Thromb Haemost 1998; 79(06): 1184-1190
DOI: 10.1055/s-0037-1615038
Rapid Communication
Schattauer GmbH

Difference of [Ca2+]i Movements in Platelets Stimulated by Thrombin and TRAP: the Involvement of αIIbβ3-Mediated TXA2 Synthesis

Toshiaki Aoki
1   From the Department of Pharmacology, Medicinal Biology Research Laboratories, Fujisawa Pharmaceutical Co., Ltd., Japan
,
Yoshiaki Tomiyama
2   Second Department of Internal Medicine, Osaka University Medical School, Japan
,
Shigenori Honda
2   Second Department of Internal Medicine, Osaka University Medical School, Japan
,
Kayoko Senzaki
1   From the Department of Pharmacology, Medicinal Biology Research Laboratories, Fujisawa Pharmaceutical Co., Ltd., Japan
,
Akito Tanaka
1   From the Department of Pharmacology, Medicinal Biology Research Laboratories, Fujisawa Pharmaceutical Co., Ltd., Japan
,
Mitsuru Okubo
1   From the Department of Pharmacology, Medicinal Biology Research Laboratories, Fujisawa Pharmaceutical Co., Ltd., Japan
,
Fumie Takahashi
1   From the Department of Pharmacology, Medicinal Biology Research Laboratories, Fujisawa Pharmaceutical Co., Ltd., Japan
,
Hisashi Takasugi
1   From the Department of Pharmacology, Medicinal Biology Research Laboratories, Fujisawa Pharmaceutical Co., Ltd., Japan
,
Jiro Seki
1   From the Department of Pharmacology, Medicinal Biology Research Laboratories, Fujisawa Pharmaceutical Co., Ltd., Japan
› Author Affiliations
Further Information

Publication History

Received 02 June 1997

Accepted after resubmission 25 February 1998

Publication Date:
07 December 2017 (online)

Summary

This study investigated the difference of [Ca2+]i movement in platelets in response to thrombin and TRAP. The involvement of αIIbβ3 in this signaling was also studied.
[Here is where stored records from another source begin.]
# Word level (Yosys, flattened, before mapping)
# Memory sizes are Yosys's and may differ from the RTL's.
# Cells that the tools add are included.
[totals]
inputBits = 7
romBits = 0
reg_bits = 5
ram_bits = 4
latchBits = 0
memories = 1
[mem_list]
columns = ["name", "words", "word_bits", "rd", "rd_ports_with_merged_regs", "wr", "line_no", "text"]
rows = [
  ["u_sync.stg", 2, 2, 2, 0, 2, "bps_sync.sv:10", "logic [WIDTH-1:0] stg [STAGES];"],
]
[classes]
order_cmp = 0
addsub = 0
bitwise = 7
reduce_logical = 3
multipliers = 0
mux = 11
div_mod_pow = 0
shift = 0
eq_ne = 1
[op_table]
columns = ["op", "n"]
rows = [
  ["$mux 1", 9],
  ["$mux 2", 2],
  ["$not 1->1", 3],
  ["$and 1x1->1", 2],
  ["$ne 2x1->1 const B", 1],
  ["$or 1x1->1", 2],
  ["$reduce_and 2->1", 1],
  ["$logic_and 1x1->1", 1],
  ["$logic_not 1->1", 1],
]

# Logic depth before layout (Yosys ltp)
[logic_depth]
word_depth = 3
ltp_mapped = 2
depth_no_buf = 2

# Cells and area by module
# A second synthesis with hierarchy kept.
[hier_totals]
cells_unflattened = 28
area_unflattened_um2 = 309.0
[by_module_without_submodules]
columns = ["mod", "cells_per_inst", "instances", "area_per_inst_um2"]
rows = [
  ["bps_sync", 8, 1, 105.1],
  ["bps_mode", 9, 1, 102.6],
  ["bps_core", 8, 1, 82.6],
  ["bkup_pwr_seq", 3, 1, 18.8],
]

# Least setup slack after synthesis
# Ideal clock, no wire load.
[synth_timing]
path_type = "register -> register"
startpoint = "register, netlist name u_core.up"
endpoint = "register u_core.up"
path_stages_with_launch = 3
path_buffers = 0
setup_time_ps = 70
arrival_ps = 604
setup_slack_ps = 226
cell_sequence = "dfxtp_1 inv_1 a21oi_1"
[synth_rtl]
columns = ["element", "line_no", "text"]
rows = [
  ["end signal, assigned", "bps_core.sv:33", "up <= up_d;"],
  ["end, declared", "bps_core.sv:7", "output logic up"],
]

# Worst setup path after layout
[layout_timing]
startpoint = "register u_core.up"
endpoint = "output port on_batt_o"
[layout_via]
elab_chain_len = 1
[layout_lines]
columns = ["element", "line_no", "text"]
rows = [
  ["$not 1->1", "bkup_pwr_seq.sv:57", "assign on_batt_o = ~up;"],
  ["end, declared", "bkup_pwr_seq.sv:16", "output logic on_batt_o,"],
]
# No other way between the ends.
### src/rtl/rn_map_table.sv
module rn_map_table #(
    parameter int NREG = 8,
    parameter int AW   = 3,
    parameter int PW   = 4
) (
    input  logic          clk,
    input  logic          rst_n,
    input  logic [AW-1:0] rd_a,
    input  logic [AW-1:0] rd_b,
    input  logic [AW-1:0] rd_c,
    output logic [PW-1:0] tag_a,
    output logic [PW-1:0] tag_b,
    output logic [PW-1:0] tag_c,
    input  logic          wr_en,
    input  logic [AW-1:0] wr_reg,
    input  logic [PW-1:0] wr_tag
);
    logic [PW-1:0] binding [NREG];

    always_ff @(posedge clk) begin
        if (!rst_n) begin
            for (int i = 0; i < NREG; i++) begin
                binding[i] <= PW'(i);
            end
        end else if (wr_en) begin
            binding[wr_reg] <= wr_tag;
        end
    end

    // Reads see the table before this cycle's write lands.
    assign tag_a = binding[rd_a];
    assign tag_b = binding[rd_b];
    assign tag_c = binding[rd_c];
endmodule
==> src/rtl/clkgen_mode_pkg.sv <==
// Shared codes for the clock generator mode controller.
// Assumes at most three main-clock sources and four modes.
package clkgen_mode_pkg;

    typedef enum logic [1:0] {
        MODE_FEI   = 2'd0,
        MODE_FBE   = 2'd1,
        MODE_PEE   = 2'd2,
        MODE_PWAIT = 2'd3
    } mode_t;

    typedef enum logic [1:0] {
        SRC_FLL = 2'd0,
        SRC_EXT = 2'd1,
        SRC_PLL = 2'd2
    } src_t;

    typedef enum logic [1:0] {
        LCK_FLL  = 2'd0,
        LCK_DCO2 = 2'd1,
        LCK_OFF  = 2'd2
    } lclk_t;

    localparam int unsigned NUM_SRC = 3;

endpackage

==> src/rtl/clkgen_cfg_decode.sv <==
// Combinational decode of the control fields into a requested mode.
// Assumes fields are already stable register outputs; flags any
// combination that matches no defined mode.
module clkgen_cfg_decode
    import clkgen_mode_pkg::*;
(
    input  logic [1:0] src_sel,
    input  logic       iref_sel,
    input  logic       pll_sel,
    input  logic       low_pwr,
    output logic       legal,
    output mode_t      req_mode
);

    // Match the field pattern of each defined mode.
    always_comb begin
        legal    = 1'b1;
        req_mode = MODE_FEI;
        if (src_sel == 2'b00 && iref_sel && !pll_sel) begin
            req_mode = MODE_FEI;
        end else if (src_sel == 2'b10 && !iref_sel && !pll_sel && !low_pwr) begin
            req_mode = MODE_FBE;
        end else if (src_sel == 2'b00 && !iref_sel && pll_sel) begin
            req_mode = MODE_PEE;
        end else begin
            legal = 1'b0;
        end
    end

endmodule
Stimulation of platelets with thrombin at 0.03 U/ml caused platelet aggregation and a two-peak increase in [Ca2+]i. The second peak of [Ca2+]i, but not the first peak was abolished by the inhibition of platelet aggregation with αIIbβ3 antagonists or by scavenging endogenous ADP with apyrase. A cyclooxygenase inhibitor, aspirin, and a TXA2 receptor antagonist, BM13505, also abolished the second peak of [Ca2+]i but not the first peak, although these regents did not inhibit aggregation. Under the same assay conditions, measurement of TXB2 demonstrated that αIIbβ3 antagonists and aspirin almost completely inhibited the production of TXB2. In contrast to thrombin-stimulation, TRAP caused only a single peak of [Ca2+]i even in the presence of platelet aggregation, and a high level of [Ca2+]i increase was needed for the induction of platelet aggregation. The inhibition of aggregation with αIIbβ3 antagonists had no effect on [Ca2+]i change and TXB2 production induced by TRAP. Inhibition studies using anti-GPIb antibodies suggested that GPIb may be involved in the thrombin response, but not in the TRAP. Our findings suggest that low dose thrombin causes a different [Ca2+]i response and TXA2 producing signal from TRAP. Endogenous ADP release and fibrinogen binding to αIIbβ3 are responsible for the synthesis of TXA2 which results in the induction of the second peak of [Ca2+]i in low thrombin- but not TRAP-stimulated platelets.

 
  • References

  • 1 Vu T-KH, Hung DT, Wheaton VI, Coughlin SR. Molecular cloning of a functional thrombin receptor reveals a novel proteolytic mechanism of receptor activation. Cell 1991; 64: 1057-68.
  • 2 Chao BH, Kalkunte S, Maraganore JM, Stone SR. Essential groups in synthetic agonist peptides for activation of the platelet thrombin receptor. Biochemistry 1992; 31: 790-6.
  • 3 Huang R-S, Sorisky A, Church WR, Simons ER, Rittenhouse SE. “Thrombin” receptor-directed ligand accounts for activation by thrombin of platelets phospholipase C and accumulation of 3-phosphorylated phosphoinositides. J Biol Chem 1991; 266: 18435-8.
  • 4 Connolly AJ, Ishihara H, Kahn ML, Farese Jr RV, Coughlin SR. Role of the thrombin receptor in development and evidence for a second receptor. Nature 1996; 381: 516-9.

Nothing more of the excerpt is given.